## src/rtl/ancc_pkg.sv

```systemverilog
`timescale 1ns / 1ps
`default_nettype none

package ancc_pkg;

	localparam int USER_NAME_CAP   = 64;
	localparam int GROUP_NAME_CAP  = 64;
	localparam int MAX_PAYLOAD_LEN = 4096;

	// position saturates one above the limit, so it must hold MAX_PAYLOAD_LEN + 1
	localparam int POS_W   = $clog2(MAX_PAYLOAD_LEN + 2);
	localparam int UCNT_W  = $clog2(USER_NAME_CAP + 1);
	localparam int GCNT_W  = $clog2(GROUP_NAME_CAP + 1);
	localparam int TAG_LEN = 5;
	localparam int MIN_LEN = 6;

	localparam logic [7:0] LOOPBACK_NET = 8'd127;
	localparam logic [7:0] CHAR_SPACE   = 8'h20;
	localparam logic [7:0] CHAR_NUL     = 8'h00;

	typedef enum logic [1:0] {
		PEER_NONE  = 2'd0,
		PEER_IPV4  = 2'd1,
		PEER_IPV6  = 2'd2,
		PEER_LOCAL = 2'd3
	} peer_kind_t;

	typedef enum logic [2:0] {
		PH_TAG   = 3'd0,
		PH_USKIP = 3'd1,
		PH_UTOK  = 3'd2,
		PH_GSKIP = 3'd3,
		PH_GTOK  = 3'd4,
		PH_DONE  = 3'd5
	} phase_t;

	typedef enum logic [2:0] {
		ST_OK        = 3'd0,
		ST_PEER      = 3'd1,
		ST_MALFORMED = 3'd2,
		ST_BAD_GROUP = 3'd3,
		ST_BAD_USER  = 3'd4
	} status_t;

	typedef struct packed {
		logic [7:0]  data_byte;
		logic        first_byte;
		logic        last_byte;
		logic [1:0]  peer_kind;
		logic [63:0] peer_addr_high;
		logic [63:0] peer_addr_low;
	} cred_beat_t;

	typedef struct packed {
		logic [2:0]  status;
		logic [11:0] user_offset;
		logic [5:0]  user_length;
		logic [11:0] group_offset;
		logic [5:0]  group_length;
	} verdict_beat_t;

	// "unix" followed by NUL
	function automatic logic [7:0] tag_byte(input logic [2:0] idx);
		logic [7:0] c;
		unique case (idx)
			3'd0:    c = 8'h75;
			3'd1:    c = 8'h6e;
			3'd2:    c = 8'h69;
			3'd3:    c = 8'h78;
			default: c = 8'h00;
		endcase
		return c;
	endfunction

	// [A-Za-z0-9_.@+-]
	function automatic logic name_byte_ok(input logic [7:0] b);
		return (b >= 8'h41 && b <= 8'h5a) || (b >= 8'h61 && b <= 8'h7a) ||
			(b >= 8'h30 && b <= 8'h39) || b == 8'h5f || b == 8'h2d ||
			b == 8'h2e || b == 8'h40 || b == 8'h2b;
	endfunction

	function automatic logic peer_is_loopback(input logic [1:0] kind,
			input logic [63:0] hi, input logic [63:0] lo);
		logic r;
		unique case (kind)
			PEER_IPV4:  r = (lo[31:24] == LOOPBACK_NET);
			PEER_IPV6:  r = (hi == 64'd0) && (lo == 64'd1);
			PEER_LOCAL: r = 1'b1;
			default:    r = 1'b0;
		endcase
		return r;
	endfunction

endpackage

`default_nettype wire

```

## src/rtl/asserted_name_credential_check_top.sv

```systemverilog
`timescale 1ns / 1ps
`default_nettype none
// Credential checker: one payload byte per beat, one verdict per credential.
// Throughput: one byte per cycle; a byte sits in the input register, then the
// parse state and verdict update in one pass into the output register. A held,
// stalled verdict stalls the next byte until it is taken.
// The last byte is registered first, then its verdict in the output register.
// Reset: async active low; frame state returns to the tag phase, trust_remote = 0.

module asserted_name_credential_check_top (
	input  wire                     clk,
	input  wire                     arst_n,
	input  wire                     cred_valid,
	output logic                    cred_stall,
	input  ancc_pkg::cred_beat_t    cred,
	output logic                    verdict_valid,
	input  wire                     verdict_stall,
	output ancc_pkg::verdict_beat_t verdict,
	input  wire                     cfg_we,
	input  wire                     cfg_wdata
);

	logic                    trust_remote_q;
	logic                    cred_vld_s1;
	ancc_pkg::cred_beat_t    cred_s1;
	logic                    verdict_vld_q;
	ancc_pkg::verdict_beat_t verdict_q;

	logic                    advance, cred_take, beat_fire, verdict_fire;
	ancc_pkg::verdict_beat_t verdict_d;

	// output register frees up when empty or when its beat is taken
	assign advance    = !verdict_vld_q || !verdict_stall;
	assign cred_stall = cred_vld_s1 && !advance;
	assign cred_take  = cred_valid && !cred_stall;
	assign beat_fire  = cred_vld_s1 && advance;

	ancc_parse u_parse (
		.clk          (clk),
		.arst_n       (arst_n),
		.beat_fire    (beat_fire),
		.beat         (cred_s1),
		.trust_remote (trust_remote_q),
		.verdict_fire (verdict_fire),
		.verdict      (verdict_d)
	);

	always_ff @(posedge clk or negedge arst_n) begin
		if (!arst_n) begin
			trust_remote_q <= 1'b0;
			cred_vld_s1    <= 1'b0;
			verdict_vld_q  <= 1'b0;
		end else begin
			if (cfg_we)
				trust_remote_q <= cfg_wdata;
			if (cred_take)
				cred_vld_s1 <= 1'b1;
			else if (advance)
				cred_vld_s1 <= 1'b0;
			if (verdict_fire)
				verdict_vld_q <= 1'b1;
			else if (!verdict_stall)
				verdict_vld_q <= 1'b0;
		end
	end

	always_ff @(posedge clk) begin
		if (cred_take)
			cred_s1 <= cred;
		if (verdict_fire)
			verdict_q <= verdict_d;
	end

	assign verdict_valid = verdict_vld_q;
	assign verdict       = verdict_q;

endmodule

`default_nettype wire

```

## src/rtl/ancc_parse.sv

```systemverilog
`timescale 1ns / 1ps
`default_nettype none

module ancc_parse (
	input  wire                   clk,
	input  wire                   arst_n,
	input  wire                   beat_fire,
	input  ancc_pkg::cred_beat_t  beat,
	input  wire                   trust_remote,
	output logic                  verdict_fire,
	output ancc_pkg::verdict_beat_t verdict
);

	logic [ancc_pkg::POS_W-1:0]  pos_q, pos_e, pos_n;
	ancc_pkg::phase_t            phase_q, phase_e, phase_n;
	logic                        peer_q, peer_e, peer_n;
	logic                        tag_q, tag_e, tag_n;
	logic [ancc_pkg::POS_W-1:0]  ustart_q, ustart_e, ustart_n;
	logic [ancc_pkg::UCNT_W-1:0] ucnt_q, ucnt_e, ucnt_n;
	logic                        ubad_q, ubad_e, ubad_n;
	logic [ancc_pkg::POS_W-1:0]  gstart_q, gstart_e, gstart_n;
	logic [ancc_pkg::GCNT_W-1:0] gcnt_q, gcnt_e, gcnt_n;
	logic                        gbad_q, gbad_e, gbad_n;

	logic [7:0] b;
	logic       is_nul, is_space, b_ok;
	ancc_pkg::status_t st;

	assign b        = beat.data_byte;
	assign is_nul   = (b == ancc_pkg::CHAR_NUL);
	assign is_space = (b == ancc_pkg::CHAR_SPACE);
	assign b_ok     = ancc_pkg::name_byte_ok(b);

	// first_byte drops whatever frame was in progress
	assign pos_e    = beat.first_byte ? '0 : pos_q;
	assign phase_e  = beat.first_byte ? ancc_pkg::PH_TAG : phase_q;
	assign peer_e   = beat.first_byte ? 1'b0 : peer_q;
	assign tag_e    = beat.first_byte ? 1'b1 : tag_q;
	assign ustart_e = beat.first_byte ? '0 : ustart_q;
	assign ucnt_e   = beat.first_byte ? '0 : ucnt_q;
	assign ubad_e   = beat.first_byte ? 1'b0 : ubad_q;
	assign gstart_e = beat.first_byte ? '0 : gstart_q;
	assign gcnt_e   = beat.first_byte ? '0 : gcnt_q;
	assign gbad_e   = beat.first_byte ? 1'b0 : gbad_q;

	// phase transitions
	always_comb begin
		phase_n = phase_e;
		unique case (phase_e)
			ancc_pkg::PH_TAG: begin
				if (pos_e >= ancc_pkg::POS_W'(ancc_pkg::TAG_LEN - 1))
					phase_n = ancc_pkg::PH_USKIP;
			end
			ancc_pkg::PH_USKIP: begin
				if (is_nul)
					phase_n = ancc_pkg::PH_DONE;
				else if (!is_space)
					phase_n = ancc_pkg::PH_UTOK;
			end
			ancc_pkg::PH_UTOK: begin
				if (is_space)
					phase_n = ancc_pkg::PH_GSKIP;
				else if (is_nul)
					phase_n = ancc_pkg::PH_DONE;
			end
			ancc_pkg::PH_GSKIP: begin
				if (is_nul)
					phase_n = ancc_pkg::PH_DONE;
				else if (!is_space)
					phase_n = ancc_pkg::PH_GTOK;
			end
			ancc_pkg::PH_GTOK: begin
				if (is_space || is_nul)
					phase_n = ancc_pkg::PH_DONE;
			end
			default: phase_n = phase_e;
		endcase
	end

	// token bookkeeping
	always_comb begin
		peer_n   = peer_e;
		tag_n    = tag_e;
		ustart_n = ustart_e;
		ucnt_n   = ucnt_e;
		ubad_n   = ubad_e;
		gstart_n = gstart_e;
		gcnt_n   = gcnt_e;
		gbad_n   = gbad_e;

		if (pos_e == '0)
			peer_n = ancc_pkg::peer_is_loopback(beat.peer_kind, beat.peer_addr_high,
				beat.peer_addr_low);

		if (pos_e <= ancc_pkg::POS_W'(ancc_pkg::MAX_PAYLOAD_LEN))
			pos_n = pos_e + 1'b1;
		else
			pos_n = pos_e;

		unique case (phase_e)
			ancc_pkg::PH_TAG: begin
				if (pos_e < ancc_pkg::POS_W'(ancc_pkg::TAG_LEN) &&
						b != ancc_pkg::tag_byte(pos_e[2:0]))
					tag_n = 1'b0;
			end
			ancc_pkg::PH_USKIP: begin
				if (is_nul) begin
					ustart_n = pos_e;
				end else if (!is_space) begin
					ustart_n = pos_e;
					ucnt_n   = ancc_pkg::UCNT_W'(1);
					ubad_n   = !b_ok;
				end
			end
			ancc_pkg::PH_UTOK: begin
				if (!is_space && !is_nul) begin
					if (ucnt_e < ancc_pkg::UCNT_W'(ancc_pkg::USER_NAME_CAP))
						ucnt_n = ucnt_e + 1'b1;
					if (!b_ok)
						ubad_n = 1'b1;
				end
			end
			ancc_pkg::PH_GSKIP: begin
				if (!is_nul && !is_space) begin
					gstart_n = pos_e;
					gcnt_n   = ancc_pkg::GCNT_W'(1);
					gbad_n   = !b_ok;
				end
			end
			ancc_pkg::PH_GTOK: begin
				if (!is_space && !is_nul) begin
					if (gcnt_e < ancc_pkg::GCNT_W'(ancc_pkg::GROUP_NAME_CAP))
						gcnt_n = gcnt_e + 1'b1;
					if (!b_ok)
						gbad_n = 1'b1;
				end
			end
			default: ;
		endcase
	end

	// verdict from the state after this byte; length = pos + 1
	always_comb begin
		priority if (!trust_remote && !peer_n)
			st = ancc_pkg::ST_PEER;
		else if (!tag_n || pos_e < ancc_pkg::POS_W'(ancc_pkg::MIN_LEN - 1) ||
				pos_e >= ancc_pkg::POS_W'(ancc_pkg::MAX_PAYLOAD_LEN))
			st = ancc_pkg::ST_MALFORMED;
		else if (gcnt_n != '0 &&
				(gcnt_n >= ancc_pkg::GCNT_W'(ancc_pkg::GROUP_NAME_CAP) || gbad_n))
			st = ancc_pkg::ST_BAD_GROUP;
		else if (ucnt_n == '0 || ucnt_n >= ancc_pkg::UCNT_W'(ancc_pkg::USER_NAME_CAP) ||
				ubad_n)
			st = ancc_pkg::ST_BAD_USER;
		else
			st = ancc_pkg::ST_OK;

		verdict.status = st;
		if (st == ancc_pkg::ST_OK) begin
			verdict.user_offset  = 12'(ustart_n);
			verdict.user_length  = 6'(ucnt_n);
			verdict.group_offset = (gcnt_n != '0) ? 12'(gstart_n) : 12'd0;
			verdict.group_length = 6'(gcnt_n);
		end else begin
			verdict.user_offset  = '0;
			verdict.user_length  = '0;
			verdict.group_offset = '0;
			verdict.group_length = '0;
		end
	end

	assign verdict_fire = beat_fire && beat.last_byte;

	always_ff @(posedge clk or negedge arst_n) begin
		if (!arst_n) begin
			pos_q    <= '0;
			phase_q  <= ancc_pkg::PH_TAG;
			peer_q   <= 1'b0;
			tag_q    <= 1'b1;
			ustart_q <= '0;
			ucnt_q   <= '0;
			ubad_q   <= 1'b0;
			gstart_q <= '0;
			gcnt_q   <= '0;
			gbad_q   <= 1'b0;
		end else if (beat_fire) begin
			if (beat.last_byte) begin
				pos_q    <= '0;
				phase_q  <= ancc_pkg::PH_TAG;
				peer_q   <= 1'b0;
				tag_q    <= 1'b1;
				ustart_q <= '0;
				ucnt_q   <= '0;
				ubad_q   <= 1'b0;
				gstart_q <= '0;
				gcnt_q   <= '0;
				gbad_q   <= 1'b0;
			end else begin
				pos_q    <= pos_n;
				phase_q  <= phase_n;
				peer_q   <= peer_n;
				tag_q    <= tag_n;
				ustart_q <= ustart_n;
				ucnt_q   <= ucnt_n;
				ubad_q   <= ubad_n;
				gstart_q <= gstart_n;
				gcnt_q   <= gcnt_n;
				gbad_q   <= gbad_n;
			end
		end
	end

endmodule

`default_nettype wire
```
★ ★ ★
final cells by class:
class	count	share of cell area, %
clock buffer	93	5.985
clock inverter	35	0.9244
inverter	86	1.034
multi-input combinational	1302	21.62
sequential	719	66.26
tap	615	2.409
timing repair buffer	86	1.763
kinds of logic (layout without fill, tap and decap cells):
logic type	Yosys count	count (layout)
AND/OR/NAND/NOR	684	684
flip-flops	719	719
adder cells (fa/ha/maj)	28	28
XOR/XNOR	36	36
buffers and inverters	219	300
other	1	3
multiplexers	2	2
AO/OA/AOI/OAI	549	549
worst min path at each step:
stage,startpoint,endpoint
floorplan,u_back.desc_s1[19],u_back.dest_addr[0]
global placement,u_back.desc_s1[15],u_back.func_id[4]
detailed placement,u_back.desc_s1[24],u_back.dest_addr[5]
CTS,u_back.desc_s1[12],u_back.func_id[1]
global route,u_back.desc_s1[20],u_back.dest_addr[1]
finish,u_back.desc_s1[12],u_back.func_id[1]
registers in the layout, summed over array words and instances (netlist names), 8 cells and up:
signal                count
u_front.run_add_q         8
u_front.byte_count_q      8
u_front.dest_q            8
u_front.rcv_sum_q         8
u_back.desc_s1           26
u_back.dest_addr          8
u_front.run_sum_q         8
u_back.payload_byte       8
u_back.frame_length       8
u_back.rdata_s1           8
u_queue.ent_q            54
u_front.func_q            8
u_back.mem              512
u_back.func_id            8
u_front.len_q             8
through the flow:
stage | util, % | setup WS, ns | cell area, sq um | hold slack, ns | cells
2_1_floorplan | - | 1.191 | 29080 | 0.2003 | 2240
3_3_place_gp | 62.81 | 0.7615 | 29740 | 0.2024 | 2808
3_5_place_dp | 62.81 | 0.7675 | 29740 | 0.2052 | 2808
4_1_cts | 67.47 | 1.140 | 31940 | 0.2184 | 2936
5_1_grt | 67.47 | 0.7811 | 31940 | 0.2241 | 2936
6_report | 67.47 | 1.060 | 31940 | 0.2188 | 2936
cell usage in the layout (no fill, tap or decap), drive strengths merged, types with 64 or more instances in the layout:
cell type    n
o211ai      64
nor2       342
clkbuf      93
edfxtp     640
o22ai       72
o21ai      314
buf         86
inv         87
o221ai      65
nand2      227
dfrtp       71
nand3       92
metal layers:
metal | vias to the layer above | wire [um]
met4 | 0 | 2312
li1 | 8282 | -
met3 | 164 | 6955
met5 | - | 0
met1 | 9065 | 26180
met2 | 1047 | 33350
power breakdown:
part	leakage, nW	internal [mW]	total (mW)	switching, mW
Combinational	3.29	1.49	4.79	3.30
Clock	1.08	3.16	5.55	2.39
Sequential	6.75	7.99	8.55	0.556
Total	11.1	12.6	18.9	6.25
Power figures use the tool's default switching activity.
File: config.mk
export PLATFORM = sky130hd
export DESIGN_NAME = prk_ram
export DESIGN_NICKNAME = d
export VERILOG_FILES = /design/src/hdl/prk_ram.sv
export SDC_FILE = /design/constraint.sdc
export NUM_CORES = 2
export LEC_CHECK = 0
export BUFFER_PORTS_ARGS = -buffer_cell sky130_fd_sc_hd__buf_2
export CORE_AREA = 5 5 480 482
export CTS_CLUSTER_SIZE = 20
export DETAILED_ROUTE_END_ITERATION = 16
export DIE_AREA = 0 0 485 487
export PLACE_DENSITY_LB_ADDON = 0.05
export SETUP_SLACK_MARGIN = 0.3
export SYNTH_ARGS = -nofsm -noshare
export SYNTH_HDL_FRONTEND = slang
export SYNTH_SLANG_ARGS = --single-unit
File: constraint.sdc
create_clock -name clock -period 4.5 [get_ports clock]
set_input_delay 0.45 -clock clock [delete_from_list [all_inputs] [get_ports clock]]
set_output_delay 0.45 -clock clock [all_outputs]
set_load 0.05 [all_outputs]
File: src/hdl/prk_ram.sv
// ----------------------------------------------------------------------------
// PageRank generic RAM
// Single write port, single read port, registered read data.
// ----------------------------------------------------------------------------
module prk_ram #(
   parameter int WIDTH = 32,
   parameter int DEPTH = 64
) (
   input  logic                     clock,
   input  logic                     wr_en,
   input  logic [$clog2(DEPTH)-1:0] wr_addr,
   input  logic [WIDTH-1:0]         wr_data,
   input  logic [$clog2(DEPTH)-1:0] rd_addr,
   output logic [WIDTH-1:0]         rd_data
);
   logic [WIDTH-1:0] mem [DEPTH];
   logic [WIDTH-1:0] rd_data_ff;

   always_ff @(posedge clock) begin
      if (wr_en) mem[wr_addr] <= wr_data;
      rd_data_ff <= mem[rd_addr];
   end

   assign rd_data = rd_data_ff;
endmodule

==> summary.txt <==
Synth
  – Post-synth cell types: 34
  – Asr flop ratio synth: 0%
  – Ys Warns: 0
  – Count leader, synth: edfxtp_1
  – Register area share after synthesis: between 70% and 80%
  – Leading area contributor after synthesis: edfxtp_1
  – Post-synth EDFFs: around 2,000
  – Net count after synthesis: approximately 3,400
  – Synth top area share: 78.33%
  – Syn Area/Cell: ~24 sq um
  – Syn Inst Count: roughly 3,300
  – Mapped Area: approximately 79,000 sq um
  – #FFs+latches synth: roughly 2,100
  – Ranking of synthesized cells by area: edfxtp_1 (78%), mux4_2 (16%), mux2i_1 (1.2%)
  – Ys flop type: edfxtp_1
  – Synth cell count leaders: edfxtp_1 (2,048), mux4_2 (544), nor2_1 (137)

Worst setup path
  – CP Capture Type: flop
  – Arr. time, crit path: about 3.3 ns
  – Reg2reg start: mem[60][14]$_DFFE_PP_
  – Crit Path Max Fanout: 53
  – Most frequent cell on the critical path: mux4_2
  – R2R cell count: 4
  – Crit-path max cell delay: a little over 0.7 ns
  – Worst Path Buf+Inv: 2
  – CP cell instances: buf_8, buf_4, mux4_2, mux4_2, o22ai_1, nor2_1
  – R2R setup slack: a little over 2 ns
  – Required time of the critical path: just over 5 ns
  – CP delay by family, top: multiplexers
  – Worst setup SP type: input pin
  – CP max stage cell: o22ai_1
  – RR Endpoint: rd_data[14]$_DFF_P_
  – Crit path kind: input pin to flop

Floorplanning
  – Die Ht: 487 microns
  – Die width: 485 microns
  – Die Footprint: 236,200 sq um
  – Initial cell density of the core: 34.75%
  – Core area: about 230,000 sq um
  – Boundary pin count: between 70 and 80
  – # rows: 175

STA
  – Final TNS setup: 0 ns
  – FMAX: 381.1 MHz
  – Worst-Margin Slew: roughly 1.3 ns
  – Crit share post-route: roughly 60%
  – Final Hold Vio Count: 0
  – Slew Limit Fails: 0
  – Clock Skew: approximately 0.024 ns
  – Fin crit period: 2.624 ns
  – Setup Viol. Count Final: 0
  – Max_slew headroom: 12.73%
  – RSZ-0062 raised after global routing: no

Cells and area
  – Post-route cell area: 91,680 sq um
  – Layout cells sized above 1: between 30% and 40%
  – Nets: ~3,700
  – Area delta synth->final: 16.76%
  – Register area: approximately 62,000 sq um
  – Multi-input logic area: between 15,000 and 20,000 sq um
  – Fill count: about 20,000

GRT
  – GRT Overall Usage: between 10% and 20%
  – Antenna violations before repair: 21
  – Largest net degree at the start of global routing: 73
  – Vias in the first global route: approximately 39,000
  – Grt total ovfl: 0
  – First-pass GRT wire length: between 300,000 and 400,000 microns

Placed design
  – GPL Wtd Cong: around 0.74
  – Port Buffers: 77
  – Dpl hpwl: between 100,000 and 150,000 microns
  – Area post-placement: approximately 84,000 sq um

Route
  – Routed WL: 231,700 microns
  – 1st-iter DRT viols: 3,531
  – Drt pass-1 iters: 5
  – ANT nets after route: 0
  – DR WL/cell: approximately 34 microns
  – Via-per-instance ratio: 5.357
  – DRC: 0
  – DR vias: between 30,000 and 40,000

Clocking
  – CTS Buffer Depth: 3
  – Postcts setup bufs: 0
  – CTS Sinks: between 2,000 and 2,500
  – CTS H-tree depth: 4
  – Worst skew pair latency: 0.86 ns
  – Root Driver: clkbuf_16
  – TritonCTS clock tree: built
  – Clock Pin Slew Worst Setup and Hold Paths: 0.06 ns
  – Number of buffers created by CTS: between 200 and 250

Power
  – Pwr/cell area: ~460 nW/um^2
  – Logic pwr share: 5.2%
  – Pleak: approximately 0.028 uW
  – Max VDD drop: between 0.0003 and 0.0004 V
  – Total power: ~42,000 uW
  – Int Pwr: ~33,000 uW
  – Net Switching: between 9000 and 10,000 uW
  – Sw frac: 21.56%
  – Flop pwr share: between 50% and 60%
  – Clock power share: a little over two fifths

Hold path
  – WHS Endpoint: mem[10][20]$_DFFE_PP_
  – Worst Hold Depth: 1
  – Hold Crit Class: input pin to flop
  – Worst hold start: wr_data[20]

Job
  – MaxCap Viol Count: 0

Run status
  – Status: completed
★ ★ ★
Task: Copy out only the lines above from the one with "final cells by" to the one with "6_report | 67.47", inclusive, exactly as they stand.

The completed task:
final cells by class:
class	count	share of cell area, %
clock buffer	93	5.985
clock inverter	35	0.9244
inverter	86	1.034
multi-input combinational	1302	21.62
sequential	719	66.26
tap	615	2.409
timing repair buffer	86	1.763
kinds of logic (layout without fill, tap and decap cells):
logic type	Yosys count	count (layout)
AND/OR/NAND/NOR	684	684
flip-flops	719	719
adder cells (fa/ha/maj)	28	28
XOR/XNOR	36	36
buffers and inverters	219	300
other	1	3
multiplexers	2	2
AO/OA/AOI/OAI	549	549
worst min path at each step:
stage,startpoint,endpoint
floorplan,u_back.desc_s1[19],u_back.dest_addr[0]
global placement,u_back.desc_s1[15],u_back.func_id[4]
detailed placement,u_back.desc_s1[24],u_back.dest_addr[5]
CTS,u_back.desc_s1[12],u_back.func_id[1]
global route,u_back.desc_s1[20],u_back.dest_addr[1]
finish,u_back.desc_s1[12],u_back.func_id[1]
registers in the layout, summed over array words and instances (netlist names), 8 cells and up:
signal                count
u_front.run_add_q         8
u_front.byte_count_q      8
u_front.dest_q            8
u_front.rcv_sum_q         8
u_back.desc_s1           26
u_back.dest_addr          8
u_front.run_sum_q         8
u_back.payload_byte       8
u_back.frame_length       8
u_back.rdata_s1           8
u_queue.ent_q            54
u_front.func_q            8
u_back.mem              512
u_back.func_id            8
u_front.len_q             8
through the flow:
stage | util, % | setup WS, ns | cell area, sq um | hold slack, ns | cells
2_1_floorplan | - | 1.191 | 29080 | 0.2003 | 2240
3_3_place_gp | 62.81 | 0.7615 | 29740 | 0.2024 | 2808
3_5_place_dp | 62.81 | 0.7675 | 29740 | 0.2052 | 2808
4_1_cts | 67.47 | 1.140 | 31940 | 0.2184 | 2936
5_1_grt | 67.47 | 0.7811 | 31940 | 0.2241 | 2936
6_report | 67.47 | 1.060 | 31940 | 0.2188 | 2936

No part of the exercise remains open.